A formação política e os interesses dos participantes seria importante, ainda, por que espera-se que a perspectiva, ou modo de ver o mundo, dos participantes influencie no padrão de argumentação e na disposição para se engajar em deliberações que demandam esforço e paciência. Daí que as diferenças no perfil dos participantes resultam em diferentes padrões de deliberação (JANSSEN, KIES, 2005). Por exemplo, pessoas com uma forte percepção de auto competência tendem a apresentar a própria opinião em arenas formadas por pessoas com quem diverge, enquanto pessoas que não estão seguras da própria capacidade de argumentar e convencer tenderiam a não se expressar. Outra variável que afeta a deliberação online é a formação das arenas deliberativas a partir de gostos, preferências e opiniões prévios, o que pode afetar seriamente a deliberação. Nestas arenas, além de tratar apenas de temas e agendas de uma perspectiva particular, há uma tendência de ignorar ou evitar pessoas que pensam de modo diferente. Com isso, alguns autores (muitas vezes em defesa das mass media) percebem um risco da internet provocar uma extrema fragmentação dos discursos sobre a vida pública, enquanto outros argumentam em defesa dos ganhos de inclusividade da internet e da democratização do controle discursivo (MARQUES, 2008; POLAT, 2005). Haveria o risco do consumo seletivo de informação levar ao reforço do próprio ponto de vista e, com isso, a polarização das posições pode diminuir o conhecimento compartilhado pela comunidade. As pessoas tenderiam a fazer opção por fóruns, plataformas e temas compatíveis com as crenças e preferências pessoais.

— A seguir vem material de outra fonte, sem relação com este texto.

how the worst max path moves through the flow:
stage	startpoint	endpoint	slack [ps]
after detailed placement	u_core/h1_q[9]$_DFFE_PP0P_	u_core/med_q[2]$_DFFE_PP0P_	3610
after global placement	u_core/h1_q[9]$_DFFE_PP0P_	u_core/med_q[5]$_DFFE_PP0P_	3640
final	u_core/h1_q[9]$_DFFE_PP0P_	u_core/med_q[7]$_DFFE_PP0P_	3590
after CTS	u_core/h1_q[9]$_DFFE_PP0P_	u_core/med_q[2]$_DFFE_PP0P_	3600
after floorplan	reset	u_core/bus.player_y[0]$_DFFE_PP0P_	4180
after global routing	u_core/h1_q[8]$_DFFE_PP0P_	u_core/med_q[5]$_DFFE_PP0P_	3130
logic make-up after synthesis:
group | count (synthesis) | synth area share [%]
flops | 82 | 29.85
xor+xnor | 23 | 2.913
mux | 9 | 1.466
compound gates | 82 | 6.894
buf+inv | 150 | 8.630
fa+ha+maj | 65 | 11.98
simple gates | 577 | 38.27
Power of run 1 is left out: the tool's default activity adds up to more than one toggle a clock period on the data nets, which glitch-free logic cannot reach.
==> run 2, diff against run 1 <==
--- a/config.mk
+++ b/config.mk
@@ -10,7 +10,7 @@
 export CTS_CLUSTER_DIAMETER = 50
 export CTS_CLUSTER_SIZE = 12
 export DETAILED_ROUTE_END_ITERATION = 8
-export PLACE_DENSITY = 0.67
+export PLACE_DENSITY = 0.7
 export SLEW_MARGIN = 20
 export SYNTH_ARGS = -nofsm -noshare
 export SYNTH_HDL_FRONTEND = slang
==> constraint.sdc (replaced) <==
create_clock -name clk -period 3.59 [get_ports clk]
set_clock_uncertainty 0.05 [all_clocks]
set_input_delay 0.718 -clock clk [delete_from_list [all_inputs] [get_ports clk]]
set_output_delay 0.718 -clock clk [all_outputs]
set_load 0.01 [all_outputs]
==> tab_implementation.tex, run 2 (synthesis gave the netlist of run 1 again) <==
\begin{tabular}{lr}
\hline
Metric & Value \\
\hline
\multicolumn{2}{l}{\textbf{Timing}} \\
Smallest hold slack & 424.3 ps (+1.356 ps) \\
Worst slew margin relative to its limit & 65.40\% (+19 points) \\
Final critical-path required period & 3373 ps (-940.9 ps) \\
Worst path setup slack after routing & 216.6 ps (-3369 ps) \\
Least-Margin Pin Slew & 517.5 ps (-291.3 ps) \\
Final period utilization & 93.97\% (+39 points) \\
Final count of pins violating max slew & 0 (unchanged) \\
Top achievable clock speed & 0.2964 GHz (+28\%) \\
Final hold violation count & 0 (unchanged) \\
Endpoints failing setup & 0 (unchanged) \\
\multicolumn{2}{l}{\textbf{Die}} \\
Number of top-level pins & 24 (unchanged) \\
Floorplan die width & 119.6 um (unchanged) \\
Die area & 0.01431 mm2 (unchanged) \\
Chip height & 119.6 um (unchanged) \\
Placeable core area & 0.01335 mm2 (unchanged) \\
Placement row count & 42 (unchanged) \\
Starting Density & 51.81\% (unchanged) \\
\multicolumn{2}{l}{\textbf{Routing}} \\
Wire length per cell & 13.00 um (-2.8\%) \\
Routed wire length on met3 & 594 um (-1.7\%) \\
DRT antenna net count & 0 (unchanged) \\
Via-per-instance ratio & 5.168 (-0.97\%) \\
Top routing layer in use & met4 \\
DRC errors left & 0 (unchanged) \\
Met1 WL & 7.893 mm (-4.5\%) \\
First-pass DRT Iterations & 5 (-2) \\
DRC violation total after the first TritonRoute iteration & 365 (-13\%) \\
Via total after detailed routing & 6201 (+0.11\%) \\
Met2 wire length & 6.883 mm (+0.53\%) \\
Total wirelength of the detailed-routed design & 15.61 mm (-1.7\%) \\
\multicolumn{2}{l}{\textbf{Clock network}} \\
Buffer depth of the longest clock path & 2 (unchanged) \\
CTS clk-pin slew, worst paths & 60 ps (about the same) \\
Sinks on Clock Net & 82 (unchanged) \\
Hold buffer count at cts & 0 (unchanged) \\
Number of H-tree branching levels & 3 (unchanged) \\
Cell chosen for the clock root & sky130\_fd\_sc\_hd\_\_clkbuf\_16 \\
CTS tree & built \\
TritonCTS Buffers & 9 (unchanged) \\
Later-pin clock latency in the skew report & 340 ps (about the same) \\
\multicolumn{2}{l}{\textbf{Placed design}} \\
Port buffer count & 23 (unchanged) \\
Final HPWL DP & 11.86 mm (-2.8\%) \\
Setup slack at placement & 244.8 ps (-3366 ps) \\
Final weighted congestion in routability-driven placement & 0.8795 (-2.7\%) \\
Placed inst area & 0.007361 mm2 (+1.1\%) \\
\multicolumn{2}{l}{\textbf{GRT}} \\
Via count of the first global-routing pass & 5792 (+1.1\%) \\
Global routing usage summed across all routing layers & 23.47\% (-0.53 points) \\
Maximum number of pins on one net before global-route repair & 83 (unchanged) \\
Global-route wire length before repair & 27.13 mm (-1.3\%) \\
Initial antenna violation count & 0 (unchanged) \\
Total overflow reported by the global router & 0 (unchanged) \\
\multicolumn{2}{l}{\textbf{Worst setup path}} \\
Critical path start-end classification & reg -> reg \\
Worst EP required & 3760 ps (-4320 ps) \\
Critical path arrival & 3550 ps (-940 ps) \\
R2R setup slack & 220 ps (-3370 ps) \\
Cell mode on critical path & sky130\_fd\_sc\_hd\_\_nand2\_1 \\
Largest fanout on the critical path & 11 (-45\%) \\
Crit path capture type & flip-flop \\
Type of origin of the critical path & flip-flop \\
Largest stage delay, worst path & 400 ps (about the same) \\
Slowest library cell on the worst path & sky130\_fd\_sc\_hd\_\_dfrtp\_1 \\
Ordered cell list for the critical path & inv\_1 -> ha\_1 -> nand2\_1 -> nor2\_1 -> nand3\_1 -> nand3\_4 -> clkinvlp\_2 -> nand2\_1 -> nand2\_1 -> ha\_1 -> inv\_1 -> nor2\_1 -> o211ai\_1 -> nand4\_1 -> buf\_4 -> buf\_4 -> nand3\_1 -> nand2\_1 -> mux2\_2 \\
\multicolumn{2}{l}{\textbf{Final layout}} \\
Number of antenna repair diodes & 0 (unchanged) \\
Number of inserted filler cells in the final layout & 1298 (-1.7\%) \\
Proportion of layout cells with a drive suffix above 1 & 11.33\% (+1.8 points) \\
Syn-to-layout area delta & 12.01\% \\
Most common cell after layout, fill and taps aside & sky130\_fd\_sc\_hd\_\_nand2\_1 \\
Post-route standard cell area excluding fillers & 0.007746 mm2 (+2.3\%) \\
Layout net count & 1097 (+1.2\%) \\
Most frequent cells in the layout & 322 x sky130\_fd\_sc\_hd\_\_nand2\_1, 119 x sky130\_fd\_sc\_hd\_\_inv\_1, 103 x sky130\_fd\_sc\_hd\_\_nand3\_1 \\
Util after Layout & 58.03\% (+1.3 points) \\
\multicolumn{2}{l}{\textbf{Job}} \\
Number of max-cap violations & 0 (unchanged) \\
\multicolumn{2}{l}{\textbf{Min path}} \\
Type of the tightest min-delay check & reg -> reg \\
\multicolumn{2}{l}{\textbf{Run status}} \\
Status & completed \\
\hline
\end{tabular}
## src/rtl/pm_fetch_pkg.sv

```systemverilog
// pm_fetch_pkg
// Shared definitions for the program-memory prefetch front end:
//   - fetch_state_t : FSM state encoding (FETCH, FULL)
//   - PM_AW_DEFAULT / PM_DW_DEFAULT : default address / instruction widths
//   - ptr_width()   : index width for a power-of-two depth (minimum 1 bit)
package pm_fetch_pkg;

  localparam int PM_AW_DEFAULT = 8;
  localparam int PM_DW_DEFAULT = 8;

  typedef enum logic [0:0] {
    FETCH = 1'b0,
    FULL  = 1'b1
  } fetch_state_t;

  // Width of an index into a structure of 'depth' entries. Never returns 0,
  // so a depth (or latency) of 1 still gets a legal one-bit counter.
  function automatic int ptr_width(input int depth);
    return (depth > 1) ? $clog2(depth) : 1;
  endfunction

endpackage

```

## src/rtl/pm_prefetch_unit_if.sv

```systemverilog
// pm_prefetch_unit_if
// Bundles the CPU-side fetch handshake and the program ROM bus.
//   CPU side : redirect, redirect_addr, instr_ready  (CPU -> unit)
//              instr_valid, instr_data, instr_addr   (unit -> CPU)
//   ROM side : rom_addr, rom_rd                       (unit -> ROM)
//              rom_data                               (ROM -> unit)
// Modports:
//   slave  - the prefetch unit
//   master - the environment (CPU datapath plus ROM)
interface pm_prefetch_unit_if
  import pm_fetch_pkg::*;
#(
  parameter int AW = PM_AW_DEFAULT,
  parameter int DW = PM_DW_DEFAULT
);

  logic          redirect;
  logic [AW-1:0] redirect_addr;
  logic          instr_ready;
  logic          instr_valid;
  logic [DW-1:0] instr_data;
  logic [AW-1:0] instr_addr;
  logic [AW-1:0] rom_addr;
  logic          rom_rd;
  logic [DW-1:0] rom_data;

  modport slave (
    input  redirect, redirect_addr, instr_ready, rom_data,
    output instr_valid, instr_data, instr_addr, rom_addr, rom_rd
  );

  modport master (
    output redirect, redirect_addr, instr_ready, rom_data,
    input  instr_valid, instr_data, instr_addr, rom_addr, rom_rd
  );

endinterface

```

## src/rtl/pm_fetch_fifo.sv

```systemverilog
// pm_fetch_fifo
// Small synchronous first-word-fall-through FIFO holding {address, word}
// pairs for the prefetch unit.
// Ports:
//   clk, srst       : clock, synchronous active-high reset
//   flush           : empties the FIFO; wins over push and pop
//   push, wdata     : write one entry (accepted when full only if a pop
//                     happens in the same cycle)
//   pop             : drop the head entry (ignored when empty)
//   rdata           : head entry, meaningful only while !empty
//   full, empty     : occupancy flags
//   count           : occupancy, 0..DEPTH
// DEPTH must be a power of two so the pointers wrap naturally.
module pm_fetch_fifo
  import pm_fetch_pkg::*;
#(
  parameter int WIDTH = 16,
  parameter int DEPTH = 4,
  parameter int PW    = ptr_width(DEPTH)
) (
  input  logic             clk,
  input  logic             srst,
  input  logic             flush,
  input  logic             push,
  input  logic             pop,
  input  logic [WIDTH-1:0] wdata,
  output logic [WIDTH-1:0] rdata,
  output logic             full,
  output logic             empty,
  output logic [PW:0]      count
);

  localparam logic [PW:0] FULL_COUNT = (PW+1)'(DEPTH);

  // Only a handful of entries: a register array with a combinational head
  // read keeps the head visible in the same cycle it becomes valid.
  logic [WIDTH-1:0] mem [DEPTH];
  logic [PW-1:0]    wr_ptr_reg;
  logic [PW-1:0]    rd_ptr_reg;
  logic [PW:0]      count_reg;
  logic             do_push;
  logic             do_pop;

  assign empty   = (count_reg == '0);
  assign full    = (count_reg == FULL_COUNT);
  assign count   = count_reg;
  assign rdata   = mem[rd_ptr_reg];
  assign do_pop  = pop && !empty;
  // When full, a same-cycle pop frees the slot the push lands in.
  assign do_push = push && (!full || do_pop);

  always_ff @(posedge clk) begin
    if (do_push && !flush) begin
      mem[wr_ptr_reg] <= wdata;
    end
  end

  always_ff @(posedge clk) begin
    if (srst || flush) begin
      wr_ptr_reg <= '0;
      rd_ptr_reg <= '0;
      count_reg  <= '0;
    end else begin
      if (do_push) begin
        wr_ptr_reg <= wr_ptr_reg + PW'(1);
      end
      if (do_pop) begin
        rd_ptr_reg <= rd_ptr_reg + PW'(1);
      end
      case ({do_push, do_pop})
        2'b10:   count_reg <= count_reg + (PW+1)'(1);
        2'b01:   count_reg <= count_reg - (PW+1)'(1);
        default: count_reg <= count_reg;
      endcase
    end
  end

endmodule

```

## src/rtl/pm_prefetch_unit.sv

```systemverilog
// pm_prefetch_unit
// Program-memory fetch front end. Issues sequential reads to a fixed-latency
// ROM, buffers {address, word} pairs in a FIFO and hands them to the CPU
// through a valid/ready handshake. A redirect flushes everything and
// restarts fetching at redirect_addr.
// Ports:
//   clk    : clock, rising edge
//   reset  : synchronous active-high reset
//   bus    : pm_prefetch_unit_if.slave (CPU handshake + ROM bus)
//   stall_cycles, redirect_count : 16-bit saturating performance counters,
//            present only when FETCH_PERF_EN is defined
// Optional feature macro: FETCH_PERF_EN
module pm_prefetch_unit
  import pm_fetch_pkg::*;
#(
  parameter int            AW          = PM_AW_DEFAULT,
  parameter int            DW          = PM_DW_DEFAULT,
  parameter int            ROM_LATENCY = 2,
  parameter int            FIFO_DEPTH  = 4,
  parameter logic [AW-1:0] RESET_ADDR  = '0
) (
  input  logic        clk,
  input  logic        reset,
  pm_prefetch_unit_if.slave bus
`ifdef FETCH_PERF_EN
  ,
  output logic [15:0] stall_cycles,
  output logic [15:0] redirect_count
`endif
);

  localparam int            LW       = ptr_width(ROM_LATENCY);
  localparam int            CW       = ptr_width(FIFO_DEPTH) + 1;
  localparam logic [LW-1:0] LAT_LAST = LW'(ROM_LATENCY - 1);

  fetch_state_t     state_reg, state_next;
  logic [LW-1:0]    lat_cnt_reg, lat_cnt_next;
  logic [AW-1:0]    fetch_ptr_reg, fetch_ptr_next;
  logic             rom_rd_reg, rom_rd_next;

  logic             push, pop, will_be_full;
  logic             fifo_full, fifo_empty;
  logic [CW-1:0]    fifo_count;
  logic [AW+DW-1:0] fifo_rdata;

  pm_fetch_fifo #(
    .WIDTH (AW + DW),
    .DEPTH (FIFO_DEPTH)
  ) u_fifo (
    .clk   (clk),
    .srst  (reset),
    .flush (bus.redirect),
    .push  (push),
    .pop   (pop),
    .wdata ({fetch_ptr_reg, bus.rom_data}),
    .rdata (fifo_rdata),
    .full  (fifo_full),
    .empty (fifo_empty),
    .count (fifo_count)
  );

  // Occupancy after this cycle's push, net of a same-cycle pop.
  assign will_be_full = (fifo_count + CW'(1) - CW'(pop)) == CW'(FIFO_DEPTH);

  // State register
  always_ff @(posedge clk) begin
    if (reset) begin
      state_reg     <= FETCH;
      lat_cnt_reg   <= '0;
      fetch_ptr_reg <= RESET_ADDR;
      rom_rd_reg    <= 1'b0;
    end else begin
      state_reg     <= state_next;
      lat_cnt_reg   <= lat_cnt_next;
      fetch_ptr_reg <= fetch_ptr_next;
      rom_rd_reg    <= rom_rd_next;
    end
  end

  // Next-state logic; redirect overrides everything and abandons the read.
  always_comb begin
    state_next     = state_reg;
    lat_cnt_next   = lat_cnt_reg;
    fetch_ptr_next = fetch_ptr_reg;
    if (bus.redirect) begin
      state_next     = FETCH;
      lat_cnt_next   = '0;
      fetch_ptr_next = bus.redirect_addr;
    end else begin
      case (state_reg)
        FETCH: begin
          if (lat_cnt_reg == LAT_LAST) begin
            lat_cnt_next   = '0;
            fetch_ptr_next = fetch_ptr_reg + AW'(1);
            if (will_be_full) begin
              state_next = FULL;
            end
          end else begin
            lat_cnt_next = lat_cnt_reg + LW'(1);
          end
        end
        FULL: begin
          lat_cnt_next = '0;
          if (pop) begin
            state_next = FETCH;
          end
        end
        default: state_next = FETCH;
      endcase
    end
  end

  // Output logic
  always_comb begin
    push            = (state_reg == FETCH) && (lat_cnt_reg == LAT_LAST) &&
                      !bus.redirect && (!fifo_full || pop);
    pop             = !fifo_empty && bus.instr_ready && !bus.redirect;
    rom_rd_next     = (state_next == FETCH);
    bus.instr_valid = !fifo_empty;
    // Head is forced to zero while empty so the CPU never sees stale data.
    {bus.instr_addr, bus.instr_data} = fifo_empty ? '0 : fifo_rdata;
  end

  assign bus.rom_addr = fetch_ptr_reg;
  assign bus.rom_rd   = rom_rd_reg;

`ifdef FETCH_PERF_EN
  logic [15:0] stall_cycles_reg;
  logic [15:0] redirect_count_reg;

  always_ff @(posedge clk) begin
    if (reset) begin
      stall_cycles_reg   <= '0;
      redirect_count_reg <= '0;
    end else begin
      if (bus.instr_ready && fifo_empty && (stall_cycles_reg != 16'hFFFF)) begin
        stall_cycles_reg <= stall_cycles_reg + 16'd1;
      end
      if (bus.redirect && (redirect_count_reg != 16'hFFFF)) begin
        redirect_count_reg <= redirect_count_reg + 16'd1;
      end
    end
  end

  assign stall_cycles   = stall_cycles_reg;
  assign redirect_count = redirect_count_reg;
`endif

endmodule
```

## src/flat_wrapper.sv

```systemverilog
// flat-port wrapper written by rule: the top's interface ports become plain ports
module pm_prefetch_unit_flat import pm_fetch_pkg::*;
#(
  parameter int            AW          = PM_AW_DEFAULT,
  parameter int            DW          = PM_DW_DEFAULT,
  parameter int            ROM_LATENCY = 2,
  parameter int            FIFO_DEPTH  = 4,
  parameter logic [AW-1:0] RESET_ADDR  = '0
)
  (clk, reset, bus_redirect, bus_redirect_addr, bus_instr_ready, bus_rom_data, bus_instr_valid, bus_instr_data, bus_instr_addr, bus_rom_addr, bus_rom_rd);
  pm_prefetch_unit_if #(.AW(AW), .DW(DW)) bus_i ();
  input  logic clk;
  input  logic reset;
  input wire logic [$bits(bus_i.redirect)-1:0] bus_redirect;
  input wire logic [$bits(bus_i.redirect_addr)-1:0] bus_redirect_addr;
  input wire logic [$bits(bus_i.instr_ready)-1:0] bus_instr_ready;
  input wire logic [$bits(bus_i.rom_data)-1:0] bus_rom_data;
  output wire logic [$bits(bus_i.instr_valid)-1:0] bus_instr_valid;
  output wire logic [$bits(bus_i.instr_data)-1:0] bus_instr_data;
  output wire logic [$bits(bus_i.instr_addr)-1:0] bus_instr_addr;
  output wire logic [$bits(bus_i.rom_addr)-1:0] bus_rom_addr;
  output wire logic [$bits(bus_i.rom_rd)-1:0] bus_rom_rd;
  assign bus_i.redirect = bus_redirect;
  assign bus_i.redirect_addr = bus_redirect_addr;
  assign bus_i.instr_ready = bus_instr_ready;
  assign bus_i.rom_data = bus_rom_data;
  assign bus_instr_valid = bus_i.instr_valid;
  assign bus_instr_data = bus_i.instr_data;
  assign bus_instr_addr = bus_i.instr_addr;
  assign bus_rom_addr = bus_i.rom_addr;
  assign bus_rom_rd = bus_i.rom_rd;
  pm_prefetch_unit #(.AW(AW), .DW(DW), .ROM_LATENCY(ROM_LATENCY), .FIFO_DEPTH(FIFO_DEPTH), .RESET_ADDR(RESET_ADDR)) u_core (.clk(clk), .reset(reset), .bus(bus_i));
endmodule
```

Contudo, algumas pesquisas apontam que o cenário é mais complexo do que supõe a hipótese da fragmentação. Brundidge 2010, através de uma survey com 781 pessoas, descobriu que as discussões políticas online contribuem para o aumento da heterogeneidade das redes de discussão política quando se compara com as discussões

face-to-face, bem como o consumo de notícias online contribuem para o aumento da

pluralidade, quando se compara com o consumo em mídias tradicionais. O autor sustenta, então, que tanto as discussões quando o consumo de notícias online contribuem para o aumento da pluralidade das opiniões as quais as pessoas estão expostas. Assim como no ambiente off-line as pessoas tendem a se relacionar e a consumir conteúdos que

corroboram com a própria opinião, mas comparativamente a heterogeneidade na internet é maior. O autor explica que as discussões e o consumo de notícias têm um pequeno incremento na heterogeneidade das redes de discussão política online por conta de fenômeno que nomeia como “inadvertency”. Isto é, eventualmente, mas com maior frequência do que em situações off-line, as pessoas seriam expostas a pontos de vista com os quais discorda, sem aviso nem consentimento prévio. Na prática, este argumento faz sentido quando se considera os e-mails não solicitados com conteúdos políticos, os conteúdos a que se expõe nos sites de redes sociais, entre outras situações. Contudo, a tese da fragmentação poderia ainda ter alguma validade se as pessoas consumissem apenas internet, quando é mais comum que se tenha uma dieta de consumo de mídia bastante diversificada, incluído mesmo que eventualmente conteúdo das grandes empresas de mídia, mesmo que o consumo se dê através da internet. Além de que não é possível que uma pessoa consiga, mesmo que queira, se expor apenas aos conteúdos e opiniões pelos quais se interesse ou que endossa politicamente. Nos ambientes sociais online a diversidade de opiniões é praticamente inevitável, por mais que sejam possíveis várias ações de controle e edição, por exemplo, das relações que se estabelece nos sites de redes sociais e dos e-mails que recebe.